Expression and activity of the DNA repair enzyme uracil DNA glycosylase during organogenesis in the rat conceptus and following methotrexate exposure in vitro.

Uracil incorporation into DNA occurs under conditions that limit thymidine biosynthesis; uracil is removed by two isoforms of uracil DNA glycosylase (UNG; EC 3.2.2.3), UNG1 and UNG2. We hypothesize that UNG is important in protecting the mid-organogenesis stage [gestational day (GD) 10-12] rat conceptus against conditions that limit thymidine biosynthesis. Transcripts for both UNG isoforms were expressed highly in the yolk sac and embryo, increasing over 400% in the embryo between GD11 and 12. GD10 and 11 yolk sacs showed the highest levels of putatively active UNG2 protein, with little UNG1 protein. Moderate levels of UNG2 and UNG1 proteins were found in the embryo on GDs 10 through 12; no significant increase in either protein occurred on GD12. UNG activity was higher in yolk sac than embryo on GDs 10 and 11, mirroring protein levels.

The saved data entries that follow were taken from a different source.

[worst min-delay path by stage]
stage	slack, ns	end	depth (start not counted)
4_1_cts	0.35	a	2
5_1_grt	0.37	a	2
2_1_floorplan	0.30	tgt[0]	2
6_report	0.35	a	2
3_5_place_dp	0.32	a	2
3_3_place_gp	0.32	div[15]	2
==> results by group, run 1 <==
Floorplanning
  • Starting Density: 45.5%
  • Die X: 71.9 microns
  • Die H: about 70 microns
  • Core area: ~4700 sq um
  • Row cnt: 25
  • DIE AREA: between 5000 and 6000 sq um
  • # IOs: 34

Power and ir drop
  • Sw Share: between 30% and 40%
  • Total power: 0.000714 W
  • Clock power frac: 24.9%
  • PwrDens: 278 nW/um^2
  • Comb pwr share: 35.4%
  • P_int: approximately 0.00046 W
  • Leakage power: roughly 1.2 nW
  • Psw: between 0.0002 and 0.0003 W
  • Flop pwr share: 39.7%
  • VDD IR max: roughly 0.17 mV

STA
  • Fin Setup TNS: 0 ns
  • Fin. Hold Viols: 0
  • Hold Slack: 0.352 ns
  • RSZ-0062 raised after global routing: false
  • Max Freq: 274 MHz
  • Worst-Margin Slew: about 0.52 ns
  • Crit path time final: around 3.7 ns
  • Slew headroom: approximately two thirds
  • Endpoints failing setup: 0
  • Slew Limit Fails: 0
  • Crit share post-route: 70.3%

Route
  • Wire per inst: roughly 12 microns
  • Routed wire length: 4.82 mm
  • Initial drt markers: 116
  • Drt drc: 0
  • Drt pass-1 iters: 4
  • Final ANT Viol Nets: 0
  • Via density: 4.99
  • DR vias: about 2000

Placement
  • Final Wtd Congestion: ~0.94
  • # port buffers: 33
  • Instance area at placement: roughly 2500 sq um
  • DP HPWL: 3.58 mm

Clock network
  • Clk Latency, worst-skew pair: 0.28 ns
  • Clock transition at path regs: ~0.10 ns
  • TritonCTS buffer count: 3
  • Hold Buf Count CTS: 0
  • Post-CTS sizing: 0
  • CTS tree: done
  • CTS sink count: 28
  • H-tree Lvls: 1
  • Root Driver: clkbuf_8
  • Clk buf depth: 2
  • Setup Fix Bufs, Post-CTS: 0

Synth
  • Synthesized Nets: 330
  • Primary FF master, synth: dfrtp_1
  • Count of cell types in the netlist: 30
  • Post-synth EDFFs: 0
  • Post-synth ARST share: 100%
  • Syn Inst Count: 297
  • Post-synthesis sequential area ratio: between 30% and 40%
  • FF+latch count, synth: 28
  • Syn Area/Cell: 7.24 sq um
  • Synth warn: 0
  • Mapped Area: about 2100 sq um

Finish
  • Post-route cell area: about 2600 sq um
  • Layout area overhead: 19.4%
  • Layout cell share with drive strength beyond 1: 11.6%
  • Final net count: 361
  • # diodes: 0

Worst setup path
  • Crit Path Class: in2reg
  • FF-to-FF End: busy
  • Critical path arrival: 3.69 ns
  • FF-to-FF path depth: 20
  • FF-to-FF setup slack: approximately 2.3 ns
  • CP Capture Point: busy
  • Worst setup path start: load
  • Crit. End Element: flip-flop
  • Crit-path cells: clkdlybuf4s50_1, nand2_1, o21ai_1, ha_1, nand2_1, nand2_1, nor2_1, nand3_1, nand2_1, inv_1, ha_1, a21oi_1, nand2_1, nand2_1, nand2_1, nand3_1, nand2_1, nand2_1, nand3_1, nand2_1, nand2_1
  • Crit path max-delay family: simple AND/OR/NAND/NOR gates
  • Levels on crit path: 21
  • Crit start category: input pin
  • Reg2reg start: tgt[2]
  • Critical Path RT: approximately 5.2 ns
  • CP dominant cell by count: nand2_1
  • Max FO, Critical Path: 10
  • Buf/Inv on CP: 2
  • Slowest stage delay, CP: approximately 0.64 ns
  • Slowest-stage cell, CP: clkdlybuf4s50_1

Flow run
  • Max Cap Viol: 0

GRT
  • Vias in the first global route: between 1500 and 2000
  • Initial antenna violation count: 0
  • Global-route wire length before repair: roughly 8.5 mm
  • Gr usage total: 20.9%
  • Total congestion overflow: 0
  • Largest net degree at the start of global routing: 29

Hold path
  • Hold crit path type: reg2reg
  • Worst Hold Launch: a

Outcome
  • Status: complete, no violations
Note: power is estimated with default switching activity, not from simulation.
$ cat config.mk
export PLATFORM = sky130hd
export DESIGN_NAME = regmap_bank
export DESIGN_NICKNAME = d
export VERILOG_FILES = /design/src/rtl/regmap_bank.sv
export SDC_FILE = /design/constraint.sdc
export NUM_CORES = 1
export LEC_CHECK = 0
export CAP_MARGIN = 10
export CELL_PAD_IN_SITES_DETAIL_PLACEMENT = 0
export CELL_PAD_IN_SITES_GLOBAL_PLACEMENT = 1
export CORE_ASPECT_RATIO = 0.9
export CORE_MARGIN = 1
export CORE_UTILIZATION = 37
export DETAILED_ROUTE_END_ITERATION = 7
export PLACE_DENSITY_LB_ADDON = 0.1
export SLEW_MARGIN = 0
export SYNTH_ARGS = -nofsm -noshare
export SYNTH_HDL_FRONTEND = slang
export SYNTH_SLANG_ARGS = --single-unit
$ cat constraint.sdc
create_clock -name CLK -period 1.18 [get_ports CLK]
set_clock_uncertainty 0.1 [all_clocks]
set_input_delay 0.118 -clock CLK [delete_from_list [all_inputs] [get_ports CLK]]
set_output_delay 0.118 -clock CLK [all_outputs]
set_load 0.02 [all_outputs]
$ cat src/rtl/regmap_bank.sv
// Control/status register bank: R/W control regs, W1C status, 1-cycle reads.
// Optional sticky address-error flag enabled by REGMAP_ADDR_ERR_EN.
module regmap_bank #(
    parameter int DATA_W   = 8,
    parameter int NUM_REGS = 4,
    parameter int ADDR_W   = 3
) (
    input  logic                         CLK,
    input  logic                         RST_N,
    input  logic                         WRITE,
    input  logic                         READ,
    input  logic [ADDR_W-1:0]            ADDR,
    input  logic [DATA_W-1:0]            WRITE_DATA,
    input  logic [DATA_W-1:0]            EVENT,
    output logic [DATA_W-1:0]            READ_DATA,
    output logic                         READ_VALID,
    output logic [NUM_REGS*DATA_W-1:0]   CTRL_OUT,
    output logic                         IRQ,
    output logic                         ADDR_ERR
);

    localparam logic [ADDR_W-1:0] STAT_ADDR = ADDR_W'(NUM_REGS);

    logic [DATA_W-1:0] ctrl_q [NUM_REGS];
    logic [DATA_W-1:0] ctrl_d [NUM_REGS];
    logic [DATA_W-1:0] stat_q;
    logic [DATA_W-1:0] stat_d;
    logic [DATA_W-1:0] rdata_q;
    logic [DATA_W-1:0] rdata_d;
    logic [DATA_W-1:0] rd_mux;
    logic [DATA_W-1:0] w1c_mask;
    logic              rvalid_q;
    logic              stat_sel;
    logic              out_rng;

    assign stat_sel = (ADDR == STAT_ADDR);
    assign out_rng  = (ADDR > STAT_ADDR);

    always_comb begin
        rd_mux = '0;
        for (int k = 0; k < NUM_REGS; k++) begin
            ctrl_d[k] = ctrl_q[k];
            if (ADDR == ADDR_W'(k)) begin
                rd_mux = ctrl_q[k];
                if (WRITE) ctrl_d[k] = WRITE_DATA;
            end
        end
        if (stat_sel) rd_mux = stat_q;
    end

    // Event set is OR'd after the clear so a same-cycle event wins.
    assign w1c_mask = (WRITE && stat_sel) ? WRITE_DATA : '0;
    assign stat_d   = (stat_q & ~w1c_mask) | EVENT;
    assign rdata_d  = READ ? rd_mux : rdata_q;

    always_ff @(posedge CLK or negedge RST_N) begin
        if (!RST_N) begin
            for (int k = 0; k < NUM_REGS; k++) ctrl_q[k] <= '0;
            stat_q   <= '0;
            rdata_q  <= '0;
            rvalid_q <= 1'b0;
        end else begin
            for (int k = 0; k < NUM_REGS; k++) ctrl_q[k] <= ctrl_d[k];
            stat_q   <= stat_d;
            rdata_q  <= rdata_d;
            rvalid_q <= READ;
        end
    end

    for (genvar g = 0; g < NUM_REGS; g++) begin : g_ctrl_out
        assign CTRL_OUT[g*DATA_W +: DATA_W] = ctrl_q[g];
    end

    assign READ_DATA  = rdata_q;
    assign READ_VALID = rvalid_q;
    assign IRQ        = |stat_q;

`ifdef REGMAP_ADDR_ERR_EN
    logic err_q;
    logic err_d;

    always_comb begin
        err_d = err_q;
        if (WRITE && stat_sel && WRITE_DATA[DATA_W-1]) err_d = 1'b0;
        if ((READ || WRITE) && out_rng) err_d = 1'b1;
    end

    always_ff @(posedge CLK or negedge RST_N) begin
        if (!RST_N) err_q <= 1'b0;
        else        err_q <= err_d;
    end

    assign ADDR_ERR = err_q;
`else
    assign ADDR_ERR = 1'b0;
`endif

endmodule

; Word level (Yosys, flattened, before mapping)
; Index checks and enable logic that the tools add are counted.
[word_totals]
ff_bits = 49
latch_bits = 0
ramBits = 0
rom_bits = 0
inputBits = 23
output_inout_bits = 43
wordCells = 27
n_memories = 0
[op_classes]
n_addsub = 0
n_mul = 0
n_div = 0
magnitude_cmp = 0
n_eq_ne = 4
shifts = 0
muxes = 6
bitwise = 3
n_reduce_logical = 7
[op_table]
columns = cell, count
row1 = $mux W8, 6
row2 = $and A8 B8 Y8, 1
row3 = $not A8 Y8, 1
row4 = $or A8 B8 Y8, 1
row5 = $reduce_and A2 Y1, 4
row6 = $reduce_or A8 Y1, 1
row7 = $eq A3 B2 Y1 const B, 2
row8 = $eq A3 B1 Y1 const B, 1
row9 = $eq A3 B3 Y1 const B, 1
row10 = $logic_not A3 Y1, 1
row11 = $logic_and A1 B1 Y1, 1

; Depth between registers and ports, before layout
[depth]
ltp_word = 6
ltp_mapped = 6
ltp_nobuf = 4

; Worst setup path before layout
; No wires, ideal clock.
[synth_path]
path_type = input to register
start = in ADDR[2]
end = reg ctrl_q (netlist bit CTRL_OUT[16])
setup_ns = 0.125
t_arrival_ns = 1.117
path_slack_ns = -0.162
cell_stages = 4
path_cell_list = buf_6 > nand2b_4 > nor3b_4 > mux2_2
[synth_via]
elab_chain_cells = 2
[synth_rtl]
columns = item, line_no
row1 = "start, declared", 12  ; input logic [ADDR_W-1:0] ADDR,
row2 = $eq A3 B2 Y1, 43  ; if (ADDR == ADDR_W'(k)) begin
row3 = $reduce_and A2 Y1 (no source line), n/a
row4 = "end, declared", 24  ; logic [DATA_W-1:0] ctrl_q [NUM_REGS];
; No other way between the ends.
; A chain may end at the register's enable or synchronous reset.

; Worst setup path after layout
[layout_path]
start = reg stat_q[7]
end = out IRQ
[layout_via]
elab_chain_cells = 1
[layout_rtl]
columns = item, line_no
row1 = "start, declared", 26  ; logic [DATA_W-1:0] stat_q;
row2 = "start signal, assigned", 64  ; stat_q <= stat_d;
row3 = $reduce_or A8 Y1, 76  ; assign IRQ = |stat_q;
row4 = "end, declared", 18  ; output logic IRQ,
; No other way between the ends.

==> results by group <==
Status
  – Status: complete, but fails checks
  – Failing checks: negative setup slack

Place
  – Port bufs: 64
  – HPWL after DPL: 4.50 mm
  – Worst slack, placed: -0.664 ns
  – GPL Wtd Cong: 0.793

Worst setup path
  – Crit path DAT: 1.23 ns
  – Critical path launch point type: flop
  – Top Family by Delay on Critical Path: flip-flops
  – Max incr delay on CP: 0.39 ns
  – Kind of critical path: reg2out
  – Crit path buf inv count: 1
  – Req. time, crit path: 0.96 ns
  – Critical path capture point type: output port
  – CP Max Fanout: 2
  – Critical path cell sequence: nor4_2 > nand2_1 > buf_2
  – Critical Path Slowest Stage Cell: dfrtp_1

STA
  – Max-slew violation count: 0
  – Final WS setup: -0.268 ns
  – Fmax: 690 MHz
  – Tcrit/Tclk final: 123%
  – Post-Route Hold Slack: 0.214 ns
  – RSZ-0062 raised after global routing: true
  – Tmin final: 1.45 ns
  – Final Hold Viols: 0
  – Endpoints failing setup: 2

Pwr
  – Design Power: 4910 uW
  – Peak supply drop: 0.885 mV
  – Cell Pwr Density: 1500 mW/mm^2
  – Leak Pwr: 0.00143 uW

Layout
  – N_diodes: 0
  – Final Net Count: 305
  – Multi-input gate area: 0.00105 sq mm
  – Layout cells sized above 1: 55.8%
  – Syn-to-layout area delta: 47.2%
  – Fillers: 494
  – FF/Latch Area: 0.00123 sq mm

Clocking
  – CTS clk-pin slew, worst paths: 0.09 ns
  – Deepest clock path buffer count: 2
  – Clock Sinks: 49
  – H-tree levels: 2
  – Worst skew pair latency: 0.30 ns
  – CTS tree: done
  – Root Driver: clkbuf_8
  – Number of CTS-inserted buffers: 5

Synthesis
  – Seq/Total Area, Yosys: 55.2%
  – Largest area contributor in the netlist: dfrtp_1
  – Ys Warns: 0
  – Cell Area, Synth: 0.00222 sq mm
  – Syn_area_per_cell: 12.5 sq um
  – Synth Register Bits: 49
  – Library cells used by synthesis: 24
  – Yosys top cell area share: 55.2%
  – Mapped Cells: 178
  – Post-Syn Nets: 201
  – Synth area leaders: dfrtp_1, mux2_2, nand2_1, a21o_1, a31oi_1

Global route
  – First-pass GRT wire length: 9.76 mm
  – Initial antenna violation count: 0
  – Vias in the first global route: 1859
  – Gr usage total: 20.5%
  – Congestion Overflow GR: 0
  – Largest net degree at the start of global routing: 50

Flow run
  – Max Cap Viol: 0

Hold path
  – Tightest Hold Check Type: in2async

Route
  – Vias per Instance: 5.13
  – Total Wirelength: 6.23 mm
  – Drc violations: 0
  – WL/cell: 17.6 um
  – First drt pass iteration count: 4
  – Final ANT Viol Nets: 0
  – Via total after detailed routing: 1810
  – Initial drt markers: 81

Die
  – Die W: 83.7 um
  – Die Y: 75.5 um
  – Initial core utilization: 38.8%
  – Core footprint: 0.00573 sq mm
  – Die area: 0.00632 sq mm
  – Rows: 26
  – I/O pin total: 66
[synthesized netlist by cell type, drive strengths merged]
master / n
nor4: 2
o21ai: 8
clkbuf: 1
conb: 1
nor2: 1
dfrtp: 49
nor3: 1
a31oi: 8
a21o: 8
nand2b: 9
and2: 1
nand2: 19
or2: 1
buf: 9
nor2b: 1
mux2: 40
nor3b: 3
o22ai: 8
a21oi: 8
[state kept, by name, summed over array words and instances, names as in the netlist]
name,count
CTRL_OUT,32
READ_DATA,8
stat_q,8
READ_VALID,1
[timing repair]
item	CTS	global route
pin swaps	3	5
resized for setup	187	27
gates cloned	1	0
hold buffers	1	0
setup endpoints to repair	90	32
hold endpoints to repair	49	0
buffers inserted	0	4
[cell families (layout without fill, tap and decap cells)]
group,after synthesis,in the layout,share of synthesized area [%]
other cells,1,1,0.169
buf+inv,10,115,2.93
flops,49,49,55.2
compound gates,40,40,10.8
mux,40,40,20.3
simple gates,38,38,10.6
[final timing paths]
path                              start      endpoint  slack (ns)  cells past startpoint
setup reg to reg            CTRL_OUT[3]  READ_DATA[3]           0                      3
hold / removal                    RST_N     stat_q[6]        0.21                      3
setup / recovery              stat_q[7]           IRQ       -0.27                      3
max in group asynchronous         RST_N   CTRL_OUT[6]        0.52                      3
min in group CLK                ADDR[2]  READ_DATA[4]        0.23                      5
hold reg to reg            CTRL_OUT[30]  CTRL_OUT[30]        0.44                      1
[tightest hold or removal path: stages]
cell and delay [ns]:
dlygate4sd3_1 0.52, buf_2 0.12, buf_12 0.25
[power by group]
group,internal [uW],leakage [uW],switching [uW]
Clock,530,0.0000542,546
Combinational,803,0.000814,862
Sequential,1960,0.000562,203
Total,3290,0.00143,1610
[per-stage QoR]
step                area, sq um  TNS, ns  cells  util [%]
floorplan                  2250    -3.51    178         -
global placement           3220   -27.79    339      56.3
detailed placement         3220   -28.72    339      56.3
CTS                        3260   -0.297    349      56.9
global route               3270   -0.460    353      57.1
finish                     3270   -0.273    353      57.1
[final cells by class]
type | instances | area share (%)
flip-flops and latches | 49 | 37.5
well taps | 70 | 2.68
repair buffers | 107 | 24.8
multi-input cells | 119 | 32.0
clock inverters | 1 | 0.153
clock buffers | 7 | 2.95
[per-layer routing]
layer  track usage, %  vias to the layer above  wire length [um]
met5                0                        -                 0
met4             6.78                        0                86
met3             4.12                       10               305
met2             34.2                       57              2980
met1             27.5                      897              2860
li1                 -                      846                 -
[placed cells by master (no fill, tap or decap), drive strengths merged]
| cell type | instances |
|---|---|
| nor2b | 1 |
| dlygate4sd3 | 1 |
| nor4 | 2 |
| o22ai | 8 |
| a21o | 8 |
| nand2 | 19 |
| o21ai | 8 |
| clkinv | 1 |
| or2 | 1 |
| nand2b | 9 |
| clkdlybuf4s15 | 2 |
| dfrtp | 49 |
| conb | 1 |
| nor3 | 1 |
| clkdlybuf4s50 | 17 |
| nor2 | 1 |
| dlygate4sd2 | 1 |
| nor3b | 3 |
| a21oi | 8 |
| a31oi | 8 |
| and2 | 1 |
| buf | 84 |
| clkbuf | 9 |
| mux2 | 40 |
(Power assumes the default switching activity.)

Exposure to the teratogen methotrexate (MTX) leads to nucleotide pool imbalance, uracil incorporation into DNA, and genotoxic stress-induced cell death. Concentration-dependent decreases in developmental growth parameters, decreased yolk sac vasculature, and malformations such as kinked tail and retarded limb development were observed in embryos exposed to MTX (0.5, 2.5, or 5 microM). UNG transcripts were elevated 30-40% in both yolk sac and embryo after a 6-hr culture with 0.5 microM MTX; however, protein expression and activity were unaffected. Thus, MTX exposure caused malformations but did not modify UNG protein expression or activity, indicating an inability to increase the removal of MTX-induced genotoxic damage. Furthermore, UNG expression was developmental stage- and tissue-specific; the discrepancy between transcript and protein levels suggests post-transcriptional regulation.